= Ethel Hassell =

Colonist, author, ethnographer of Southwest Australia

Ethel Hassell (nee Clifton, 1857-1933) was a colonial author who lived near Albany, Western Australia. She wrote several texts on the colony and Nyungar peoples of Southwest Australia, especially those she knew at the region around Broome Hill, Albany, and toward Doubtful Islands Bay.

==Biography==
Born in 1857 to Sophia Harriet (née Adcock) and William Carmalt Clifton (1820–1885) in Middlesex, England, her father's occupation as an agent of P&O had the family located to Mauritius in 1859 then the Western Australian port of Albany in 1861. Ethel Clifton and her elder sisters were placed among an elite of P&O officials in Albany society, and commercial rivals to the family of Albert Young Hassell, whom she eventually married on 22 June 1878 at a church in Perth. The couple had three daughters and four sons, she died 30 October 1933.
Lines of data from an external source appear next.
## config.mk

```make
export PLATFORM = sky130hd
export DESIGN_NAME = reservation_station_table
export DESIGN_NICKNAME = d
export VERILOG_FILES = /design/src/hw/rtl/rstab_pkg.sv /design/src/hw/rtl/reservation_station_table.sv /design/src/hw/rtl/rstab_ram.sv /design/src/hw/rtl/rstab_ctrl.sv /design/src/hw/rtl/rstab_dp.sv
export SDC_FILE = /design/constraint.sdc
export NUM_CORES = 1
export LEC_CHECK = 0
export BUFFER_PORTS_ARGS = -buffer_cell sky130_fd_sc_hd__clkbuf_2
export CORE_MARGIN = 2
export CORE_UTILIZATION = 45
export CTS_CLUSTER_SIZE = 25
export DETAILED_ROUTE_END_ITERATION = 12
export PLACE_DENSITY = 0.6
export SLEW_MARGIN = 40
export SYNTH_ARGS = -nofsm -noshare
export SYNTH_HDL_FRONTEND = slang
export SYNTH_SLANG_ARGS = --single-unit
```

## constraint.sdc

```tcl
create_clock -name clk -period 10.45 [get_ports clk]
set_input_delay 2.6125 -clock clk [delete_from_list [all_inputs] [get_ports clk]]
set_output_delay 2.6125 -clock clk [all_outputs]
set_load 0.03 [all_outputs]
```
Hassell lived at a station at Jerramungup, remote from large towns and a great distance south of the state's capital Perth. She closely associated with the people of the area for an extended period in the late nineteenth century, recording their beliefs and creation stories on flora, fauna, and the landscape in a diary that was published as My Dusky Friends in 1975. Her reverence for the subject matter is regarded as unusual for the period, as is her thoroughness and care in inclusion of material that included interviews with women of all ages.

She corresponded with Daniel Sutherland Davidson on a manuscript (c. 1930) submitted to Macmillan Publishers toward the end of her life, research that he edited for publication as 'Notes on the ethnology of the Wheelman Tribe of south-western Australia' (1936). This followed her own work Myths and folktales of the Wheelman tribe of South-Western Australia (1934) on the Wiilman people.
Her work as an amateur ethnographer is rarely cited and largely unknown, although it contains an extensive and intimate record of the people and environment of Jarramungup, a remote part of a region lacking scientific research in the nineteenth century. In contrast to other women writing within the colonial settlements—Louisa Atkinson, Caroline Dexter, Eliza Dunlop—Hassell does not write of frontier history and conflict arising during colonisation, adopting a uncritical position that the historical events she studied and heard were inevitabilities of 'progress'; events such as the disposition of land entitlement in which the Hassell family were themselves involved. A later researcher (Izett, Ms. 2014) suggests the motive may have been a form of 'tactical advocacy' at a time when the traditional culture of Australia's inhabitants was poorly known if not misrepresented as propaganda. Ethel wrote of her friends,

‘they looked so happy and contented that I wondered if, after all, theirs was not the happiest existence. No care beyond a sufficiency of food and water which they could generally get. — My Dusky Friends: Aboriginal Life, Customs and Legends and Glimpses of Station Life at Jerramungup in the 1880s, p. 18.

The author's observations, aside from their ethnological value, included botanical notes and local history, and comparisons of the changing landscape to early sketches of King George Sound; examples of these were published in her locally printed work Early Memories of Albany (c. 1910).